Nikki Hiltz began a week in Iowa by taking home their second national title of the season in the USATF Road 1-Mile Championship.
At the rainy Drake Relays women’s 1500 meter-race, they took another step in what could be a special year.
In their first outdoor 1500 event of the season, Hiltz took home gold at 4:09.02, outpacing the second- and third-place finishers, Simone Plourde and Helen Schlachtenhaufen.
“It’s been kind of a long week in Iowa but I feel like I live here now,” Hiltz joked to reporters after the win Saturday. “It’s a good stepping stone with USAs in July. It’s a really good start with this being my first 1500 outdoor so I’m really happy with it.”
Their win on the track mirrored their win on the Des Moines streets. Read the pace, stay close to the leaders, then strike in the final 400 meters.
Hiltz’s strategy for Saturday was the same all the way to the bell lap, when they made their move from second to first and onto Drake Relays gold.
“I took the lead earlier than I thought I would, but I felt some surge to want to go first,” they said. “It’s fun to try new things this early in the season and I felt each 100 meters I could go faster.”

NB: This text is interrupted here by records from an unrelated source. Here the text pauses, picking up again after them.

**config.mk**
```make
export PLATFORM = sky130hd
export DESIGN_NAME = la_trigger
export DESIGN_NICKNAME = d
export VERILOG_FILES = /design/src/rtl/la_trig_pkg.sv /design/src/rtl/la_trig_cfg_dec.sv /design/src/rtl/la_trig_stage.sv /design/src/rtl/la_trig_seq.sv /design/src/rtl/la_trigger.sv
export SDC_FILE = /design/constraint.sdc
export NUM_CORES = 1
export LEC_CHECK = 0
export BUFFER_PORTS_ARGS = -buffer_cell sky130_fd_sc_hd__buf_2
export CORE_MARGIN = 5
export CORE_UTILIZATION = 45
export DETAILED_ROUTE_END_ITERATION = 6
export HOLD_SLACK_MARGIN = 0.05
export MAX_ROUTING_LAYER = met4
export PLACE_DENSITY = 0.7
export SLEW_MARGIN = 20
export SYNTH_ARGS = -nofsm -noshare
export SYNTH_HDL_FRONTEND = slang
export SYNTH_SLANG_ARGS = --single-unit
```
**constraint.sdc**
```tcl
create_clock -name clk_i -period 3.3 [get_ports clk_i]
set_clock_uncertainty 0.05 [all_clocks]
set_input_delay 0.165 -clock clk_i [delete_from_list [all_inputs] [get_ports clk_i]]
set_output_delay 0.165 -clock clk_i [all_outputs]
set_load 0.03 [all_outputs]
```
File: config.mk
export PLATFORM = sky130hd
export DESIGN_NAME = opnd_addr_gen
export DESIGN_NICKNAME = d
export VERILOG_FILES = /design/src/rtl/oag_pkg.sv /design/src/rtl/oag_ctrl.sv /design/src/rtl/oag_datapath.sv /design/src/rtl/opnd_addr_gen.sv
export SDC_FILE = /design/constraint.sdc
export NUM_CORES = 1
export LEC_CHECK = 0
export BUFFER_PORTS_ARGS = -buffer_cell sky130_fd_sc_hd__buf_4
export CORE_MARGIN = 8
export CORE_UTILIZATION = 40
export CTS_BUF_LIST = sky130_fd_sc_hd__clkbuf_8
export CTS_CLUSTER_SIZE = 14
export DETAILED_ROUTE_END_ITERATION = 10
export HOLD_SLACK_MARGIN = 0.05
export PLACE_DENSITY = 0.83
export SLEW_MARGIN = 20
export SYNTH_ARGS = -nofsm -noshare
export SYNTH_HDL_FRONTEND = slang
export SYNTH_HIERARCHICAL = 1
export SYNTH_SLANG_ARGS = --single-unit
File: constraint.sdc
create_clock -name clk -period 7 [get_ports clk]
set_clock_uncertainty 0.2 [all_clocks]
set_input_delay 0.35 -clock clk [delete_from_list [all_inputs] [get_ports clk]]
set_output_delay 0.35 -clock clk [all_outputs]
set_load 0.02 [all_outputs]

Change, and the willingness to embrace change, has been a constant Hiltz for the last two competitive seasons. A catalyst for their current success was the pandemic-shortened season of 2020 and a year of self discovery.

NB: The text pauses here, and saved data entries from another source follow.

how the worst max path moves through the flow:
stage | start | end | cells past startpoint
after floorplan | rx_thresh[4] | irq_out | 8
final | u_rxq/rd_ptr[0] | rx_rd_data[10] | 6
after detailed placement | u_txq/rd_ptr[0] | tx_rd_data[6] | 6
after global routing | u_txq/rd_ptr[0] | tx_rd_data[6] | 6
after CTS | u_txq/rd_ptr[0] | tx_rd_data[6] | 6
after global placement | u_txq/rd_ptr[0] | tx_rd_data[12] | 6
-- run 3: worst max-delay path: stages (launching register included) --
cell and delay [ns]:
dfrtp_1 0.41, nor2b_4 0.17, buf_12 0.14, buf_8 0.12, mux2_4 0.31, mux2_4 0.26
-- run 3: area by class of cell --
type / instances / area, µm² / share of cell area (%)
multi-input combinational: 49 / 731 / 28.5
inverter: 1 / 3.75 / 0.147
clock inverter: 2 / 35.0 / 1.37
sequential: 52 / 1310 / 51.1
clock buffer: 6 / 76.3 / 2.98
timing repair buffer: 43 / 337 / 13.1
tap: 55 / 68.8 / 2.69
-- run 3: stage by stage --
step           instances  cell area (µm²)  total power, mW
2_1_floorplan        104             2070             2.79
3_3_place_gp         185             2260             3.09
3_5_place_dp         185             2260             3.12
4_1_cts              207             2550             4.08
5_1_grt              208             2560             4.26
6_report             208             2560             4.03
$ cat config.mk
export PLATFORM = sky130hd
export DESIGN_NAME = pwr_fault_supervisor
export DESIGN_NICKNAME = d
export VERILOG_FILES = /design/src/rtl/pfs_pkg.sv /design/src/rtl/pfs_supply_hyst.sv /design/src/rtl/pfs_deglitch.sv /design/src/rtl/pfs_fault_fsm.sv /design/src/rtl/pwr_fault_supervisor.sv
export SDC_FILE = /design/constraint.sdc
export NUM_CORES = 1
export LEC_CHECK = 0
export ABC_AREA = 1
export BUFFER_PORTS_ARGS = -buffer_cell sky130_fd_sc_hd__buf_2
export CORE_MARGIN = 8
export CORE_UTILIZATION = 30
export DETAILED_ROUTE_END_ITERATION = 12
export GPL_ROUTABILITY_DRIVEN = 0
export PLACE_DENSITY = 0.59
export RECOVER_POWER = 25
export SYNTH_ARGS = -nofsm -noshare
export SYNTH_HDL_FRONTEND = slang
export SYNTH_SLANG_ARGS = --single-unit
$ cat constraint.sdc
create_clock -name clk -period 1.8 [get_ports clk]
set_input_delay 0.18 -clock clk [delete_from_list [all_inputs] [get_ports clk]]
set_output_delay 0.18 -clock clk [all_outputs]
set_load 0.01 [all_outputs]
$ cat src/rtl/pfs_pkg.sv
package pfs_pkg;

  typedef enum logic [1:0] {
    ST_IDLE  = 2'd0,
    ST_SOFT  = 2'd1,
    ST_RUN   = 2'd2,
    ST_FAULT = 2'd3
  } pfs_state_e;

  localparam int FLT_W     = 3;
  localparam int FLT_OCP   = 0;
  localparam int FLT_SWUV  = 1;
  localparam int FLT_LINUV = 2;

  // Faults that may trip in a given state: over-current while the rails are
  // enabled, undervoltage only once the ramp has finished.
  function automatic logic [FLT_W-1:0] armed_faults(pfs_state_e s,
                                                    logic [FLT_W-1:0] q);
    logic [FLT_W-1:0] m;
    m = '0;
    case (s)
      ST_SOFT: m[FLT_OCP] = q[FLT_OCP];
      ST_RUN:  m = q;
      default: m = '0;
    endcase
    return m;
  endfunction

  function automatic pfs_state_e next_state(pfs_state_e s, logic sup_ok,
                                            logic dis_n, logic ss_done,
                                            logic any_fault);
    logic stop;
    stop = !sup_ok || !dis_n;
    case (s)
      ST_IDLE:  return stop ? ST_IDLE : ST_SOFT;
      ST_SOFT:  return stop ? ST_IDLE : (any_fault ? ST_FAULT :
                                         (ss_done ? ST_RUN : ST_SOFT));
      ST_RUN:   return stop ? ST_IDLE : (any_fault ? ST_FAULT : ST_RUN);
      default:  return stop ? ST_IDLE : ST_FAULT;
    endcase
  endfunction

endpackage

$ cat src/rtl/pfs_supply_hyst.sv
module pfs_supply_hyst (
  input  logic clk,
  input  logic rst_n,
  input  logic above_rise,
  input  logic below_fall,
  output logic sup_ok
);

  always_ff @(posedge clk or negedge rst_n) begin
    if (!rst_n)          sup_ok <= 1'b0;
    else if (below_fall) sup_ok <= 1'b0;
    else if (above_rise) sup_ok <= 1'b1;
  end

  AST_FALL_WINS: assert property (@(posedge clk) disable iff (!rst_n)
    below_fall |=> !sup_ok);
  AST_HYST_HOLD: assert property (@(posedge clk) disable iff (!rst_n)
    (!below_fall && !above_rise) |=> $stable(sup_ok));

endmodule

$ cat src/rtl/pfs_deglitch.sv
module pfs_deglitch #(
  parameter int DEG = 2
) (
  input  logic clk,
  input  logic rst_n,
  input  logic raw,
  output logic qual
);

  localparam int CW = (DEG < 2) ? 1 : $clog2(DEG);
  localparam logic [CW-1:0] SAT = CW'(DEG - 1);

  logic [CW-1:0] run_len;

  // run_len counts earlier consecutive high cycles, saturating at DEG-1
  always_ff @(posedge clk or negedge rst_n) begin
    if (!rst_n)            run_len <= '0;
    else if (!raw)         run_len <= '0;
    else if (run_len != SAT) run_len <= run_len + 1'b1;
  end

  assign qual = raw && (run_len == SAT);

endmodule

$ cat src/rtl/pfs_fault_fsm.sv
module pfs_fault_fsm
  import pfs_pkg::*;
(
  input  logic             clk,
  input  logic             rst_n,
  input  logic             sup_ok,
  input  logic             dis_n,
  input  logic             ss_done,
  input  logic [FLT_W-1:0] flt_q,
  output pfs_state_e       state,
  output logic [FLT_W-1:0] status
);

  pfs_state_e       state_nx;
  logic [FLT_W-1:0] armed;
  logic             fault_hit;
  logic             stop_req;

  assign armed     = armed_faults(state, flt_q);
  assign fault_hit = |armed;
  assign stop_req  = !sup_ok || !dis_n;
  assign state_nx  = next_state(state, sup_ok, dis_n, ss_done, fault_hit);

  always_ff @(posedge clk or negedge rst_n) begin
    if (!rst_n) begin
      state  <= ST_IDLE;
      status <= '0;
    end else begin
      state <= state_nx;
      if (state_nx == ST_FAULT) begin
        if (state != ST_FAULT) status <= armed;
      end else begin
        status <= '0;
      end
    end
  end

  AST_FAULT_HOLD: assert property (@(posedge clk) disable iff (!rst_n)
    (state == ST_FAULT && !stop_req) |=> (state == ST_FAULT && $stable(status)));
  AST_STOP_WINS: assert property (@(posedge clk) disable iff (!rst_n)
    stop_req |=> (state == ST_IDLE && status == '0));
  AST_UV_BLANK: assert property (@(posedge clk) disable iff (!rst_n)
    (state == ST_SOFT && !flt_q[FLT_OCP]) |=> state != ST_FAULT);
  AST_STATUS_IDLE: assert property (@(posedge clk) disable iff (!rst_n)
    (state != ST_FAULT) |-> status == '0);
  AST_FAULT_CAUSE: assert property (@(posedge clk) disable iff (!rst_n)
    (state == ST_FAULT && $past(state) != ST_FAULT) |-> status != '0);

endmodule

$ cat src/rtl/pwr_fault_supervisor.sv
module pwr_fault_supervisor
  import pfs_pkg::*;
#(
  parameter int DEGLITCH_CYC = 2
) (
  input  logic       clk,
  input  logic       rst_n,
  input  logic       sup_above_rise,
  input  logic       sup_below_fall,
  input  logic       ocp_raw,
  input  logic       sw_uv_raw,
  input  logic       lin_uv_raw,
  input  logic       dis_n,
  input  logic       ss_done,
  output logic       ss_en,
  output logic       gate_en,
  output logic       lin_en,
  output logic [2:0] fault_status
);

  logic             sup_ok;
  logic [FLT_W-1:0] flt_raw;
  logic [FLT_W-1:0] flt_q;
  pfs_state_e       state;
  logic [FLT_W-1:0] status;

  pfs_supply_hyst u_sup (
    .clk        (clk),
    .rst_n      (rst_n),
    .above_rise (sup_above_rise),
    .below_fall (sup_below_fall),
    .sup_ok     (sup_ok)
  );

  always_comb begin
    flt_raw            = '0;
    flt_raw[FLT_OCP]   = ocp_raw;
    flt_raw[FLT_SWUV]  = sw_uv_raw;
    flt_raw[FLT_LINUV] = lin_uv_raw;
  end

  for (genvar i = 0; i < FLT_W; i++) begin : g_dg
    pfs_deglitch #(.DEG(DEGLITCH_CYC)) u_dg (
      .clk   (clk),
      .rst_n (rst_n),
      .raw   (flt_raw[i]),
      .qual  (flt_q[i])
    );
  end

  pfs_fault_fsm u_fsm (
    .clk     (clk),
    .rst_n   (rst_n),
    .sup_ok  (sup_ok),
    .dis_n   (dis_n),
    .ss_done (ss_done),
    .flt_q   (flt_q),
    .state   (state),
    .status  (status)
  );

  assign ss_en        = (state == ST_SOFT);
  assign gate_en      = (state == ST_SOFT) || (state == ST_RUN);
  assign lin_en       = (state == ST_SOFT) || (state == ST_RUN);
  assign fault_status = status;

  AST_OFF_IN_FAULT: assert property (@(posedge clk) disable iff (!rst_n)
    (fault_status != 3'b000) |-> (!gate_en && !lin_en && !ss_en));
  AST_SS_WITH_GATES: assert property (@(posedge clk) disable iff (!rst_n)
    ss_en |-> (gate_en && lin_en));
  AST_DIS_OFF: assert property (@(posedge clk) disable iff (!rst_n)
    !dis_n |=> (!gate_en && !lin_en));

endmodule
`src/rtl/cpd_pkg.sv`:
```
package cpd_pkg;

    typedef enum logic [1:0] {
        DL_HUNT    = 2'd0,
        DL_PRESYNC = 2'd1,
        DL_SYNC    = 2'd2,
        DL_RSVD    = 2'd3
    } delin_e;

    typedef enum logic [1:0] {
        POS_WAIT = 2'd0,
        POS_HDR  = 2'd1,
        POS_PAY  = 2'd2
    } pos_e;

    function automatic logic delin_active(input logic [1:0] st);
        return (st == DL_PRESYNC) || (st == DL_SYNC);
    endfunction

endpackage

```
`src/rtl/cpd_pos_fsm.sv`:
```
module cpd_pos_fsm
    import cpd_pkg::*;
#(
    parameter int HDR_LEN = 5,
    parameter int PAY_LEN = 48
) (
    input  logic clk,
    input  logic rst_n,
    input  logic in_valid,
    input  logic in_soc,
    output logic is_hdr,
    output logic is_pay
);
    localparam int CNT_W = $clog2(PAY_LEN > HDR_LEN ? PAY_LEN : HDR_LEN);
    localparam logic [CNT_W-1:0] HDR_LAST = CNT_W'(HDR_LEN - 1);
    localparam logic [CNT_W-1:0] PAY_LAST = CNT_W'(PAY_LEN - 1);
    localparam logic [CNT_W-1:0] HDR_SECOND = CNT_W'(1);

    pos_e             state_q, state_d;
    logic [CNT_W-1:0] cnt_q, cnt_d;

    // state register
    always_ff @(posedge clk) begin
        if (!rst_n) begin
            state_q <= POS_WAIT;
            cnt_q   <= '0;
        end else begin
            state_q <= state_d;
            cnt_q   <= cnt_d;
        end
    end

    // next state
    always_comb begin
        state_d = state_q;
        cnt_d   = cnt_q;
        if (in_valid) begin
            if (in_soc) begin
                state_d = POS_HDR;
                cnt_d   = HDR_SECOND;
            end else begin
                unique case (state_q)
                    POS_WAIT: begin
                        state_d = POS_WAIT;
                    end
                    POS_HDR: begin
                        if (cnt_q == HDR_LAST) begin
                            state_d = POS_PAY;
                            cnt_d   = '0;
                        end else begin
                            cnt_d = cnt_q + 1'b1;
                        end
                    end
                    POS_PAY: begin
                        if (cnt_q == PAY_LAST) begin
                            state_d = POS_WAIT;
                            cnt_d   = '0;
                        end else begin
                            cnt_d = cnt_q + 1'b1;
                        end
                    end
                    default: begin
                        state_d = POS_WAIT;
                        cnt_d   = '0;
                    end
                endcase
            end
        end
    end

    // outputs: classification of the byte currently presented
    always_comb begin
        is_hdr = 1'b0;
        is_pay = 1'b0;
        if (in_valid) begin
            if (in_soc) begin
                is_hdr = 1'b1;
            end else begin
                unique case (state_q)
                    POS_WAIT: ;
                    POS_HDR:  is_hdr = 1'b1;
                    POS_PAY:  is_pay = 1'b1;
                    default:  ;
                endcase
            end
        end
    end

    // start-of-cell always restarts header counting
    p_soc_restart_r8: assert property (@(posedge clk) disable iff (!rst_n)
        (in_valid && in_soc) |=> (state_q == POS_HDR && cnt_q == HDR_SECOND));

    // header count never passes the header length
    p_hdr_bound_r2: assert property (@(posedge clk) disable iff (!rst_n)
        (state_q == POS_HDR) |-> (cnt_q <= HDR_LAST));

    // no valid byte, no movement
    p_idle_hold_r10: assert property (@(posedge clk) disable iff (!rst_n)
        !in_valid |=> ($stable(state_q) && $stable(cnt_q)));

    // leaving the payload only after its last octet
    p_pay_exit_r7: assert property (@(posedge clk) disable iff (!rst_n)
        (state_q == POS_PAY && in_valid && !in_soc && cnt_q != PAY_LAST) |=> (state_q == POS_PAY));

endmodule

```
`src/rtl/cpd_core.sv`:
```
module cpd_core #(
    parameter int BYTE_W   = 8,
    parameter int HIST_LEN = 43
) (
    input  logic              clk,
    input  logic              rst_n,
    input  logic              load,
    input  logic              active,
    input  logic [BYTE_W-1:0] din,
    output logic [BYTE_W-1:0] dout
);
    localparam int CAT_W = HIST_LEN + BYTE_W;

    logic [HIST_LEN-1:0] hist_q;
    logic [CAT_W-1:0]    cat;
    logic [BYTE_W-1:0]   mask;
    logic [BYTE_W-1:0]   dout_d;

    // bit 0 of the history is the newest received payload bit;
    // cat orders the stream with higher index = earlier bit
    assign cat = {hist_q, din};

    for (genvar i = 0; i < BYTE_W; i++) begin : g_tap
        assign mask[i] = cat[i + HIST_LEN];
    end

    assign dout_d = active ? (din ^ mask) : din;

    always_ff @(posedge clk) begin
        if (!rst_n) begin
            hist_q <= '0;
            dout   <= '0;
        end else begin
            dout <= dout_d;
            if (load) begin
                hist_q <= cat[HIST_LEN-1:0];
            end
        end
    end

    // history frozen unless a payload byte is presented
    p_hist_hold_r4: assert property (@(posedge clk) disable iff (!rst_n)
        !load |=> $stable(hist_q));

    // inactive bytes leave unchanged
    p_bypass_r5: assert property (@(posedge clk) disable iff (!rst_n)
        !active |=> (dout == $past(din)));

    // history advances by one byte of received bits
    p_hist_shift_r4: assert property (@(posedge clk) disable iff (!rst_n)
        load |=> (hist_q[BYTE_W-1:0] == $past(din)));

endmodule

```
`src/rtl/cell_payload_descrambler.sv`:
```
module cell_payload_descrambler
    import cpd_pkg::*;
#(
    parameter int BYTE_W   = 8,
    parameter int HIST_LEN = 43,
    parameter int HDR_LEN  = 5,
    parameter int PAY_LEN  = 48
) (
    input  logic              clk,
    input  logic              rst_n,
    input  logic              in_valid,
    input  logic              in_soc,
    input  logic [BYTE_W-1:0] in_data,
    input  logic              dsc_en,
    input  logic [1:0]        delin_state,
    output logic              out_valid,
    output logic              out_soc,
    output logic [BYTE_W-1:0] out_data
);
    logic is_hdr;
    logic is_pay;
    logic dsc_active;

    cpd_pos_fsm #(
        .HDR_LEN (HDR_LEN),
        .PAY_LEN (PAY_LEN)
    ) u_pos (
        .clk      (clk),
        .rst_n    (rst_n),
        .in_valid (in_valid),
        .in_soc   (in_soc),
        .is_hdr   (is_hdr),
        .is_pay   (is_pay)
    );

    assign dsc_active = is_pay && dsc_en && delin_active(delin_state);

    cpd_core #(
        .BYTE_W   (BYTE_W),
        .HIST_LEN (HIST_LEN)
    ) u_core (
        .clk    (clk),
        .rst_n  (rst_n),
        .load   (is_pay),
        .active (dsc_active),
        .din    (in_data),
        .dout   (out_data)
    );

    always_ff @(posedge clk) begin
        if (!rst_n) begin
            out_valid <= 1'b0;
            out_soc   <= 1'b0;
        end else begin
            out_valid <= in_valid;
            out_soc   <= in_valid && in_soc;
        end
    end

    // flags follow their inputs by one clock
    p_latency_r1: assert property (@(posedge clk) disable iff (!rst_n)
        1'b1 |=> (out_valid == $past(in_valid)));

    // header octets pass unchanged
    p_hdr_passthru_r2: assert property (@(posedge clk) disable iff (!rst_n)
        is_hdr |=> (out_data == $past(in_data)));

    // outside PRESYNC/SYNC nothing is altered
    p_state_gate_r6: assert property (@(posedge clk) disable iff (!rst_n)
        (in_valid && !delin_active(delin_state)) |=> (out_data == $past(in_data)));

    // no byte in, no byte out
    p_no_phantom_r10: assert property (@(posedge clk) disable iff (!rst_n)
        !in_valid |=> !out_valid);

    // a byte is never both header and payload
    p_class_excl_r2: assert property (@(posedge clk) disable iff (!rst_n)
        !(is_hdr && is_pay));

endmodule

```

On Transgender Day of Visibility in 2021, Hiltz came out as trans and nonbinary.
“I’m openly out and I’m feeling I’m not carrying that weight around anymore” they said Saturday. “People in the track world use my pronouns. I feel light and I’m free and I’m good.”
In early 2022, they shook up their training regimen by moving to Arizona and working with national champion cross-country coach Mike Smith. A year of training at higher altitude beefed up Hiltz’s main weakness: their aerobic capacity.
Hiltz’s enhanced strength and pace caught some eyes including those from Lululemon, who became their new sponsor.
Their breakthrough moment came at USA Track and Field Indoor Nationals in February. Hiltz’s final lap surge netted their win at 1500 meters, and history.
Hiltz became the first out nonbinary USATF national champ.
The one constant through seasons of change has been Hiltz’s steadfast support of trans people, especially trans youth. Iowa is among a number of states that have passed efforts such as limits on gender-affirming health care and bans on transgender students from participating in school athletics.
The sight of Hiltz’s surge in the final meters of their win last Monday was adorned in rainbow flags waved by a besieged community cheering on one of their own. “
The amount of pride flags really brought me home,” they said in a post-race interview with Citius Mag.
Hiltz cited Iowa’s LGBTQ community as an inspiration for their week.
“To me, queer people in the community were so grateful and thankful I was here,” they said. “I’m grateful to them. They are the ones being here and living here and fighting back.
“Trans people live in Iowa and they deserve access to healthcare and access to sports,” they continued. “It meant more being in a state where there is so much hateful legislation.”
Hiltz also notes the brighter side of sports as advocacy. It’s a message they hope to promote, alongside building toward an outdoor national title and a berth on Team USA for the World Athletics Championships in Hungary in August.
“I feel like my role into how I like to approach things is bring the light and bring the joy,” they said. “I feel like I just want to spread some hope and the community here in Iowa has been so good to me the past week. I want that for every single trans person that lives here.”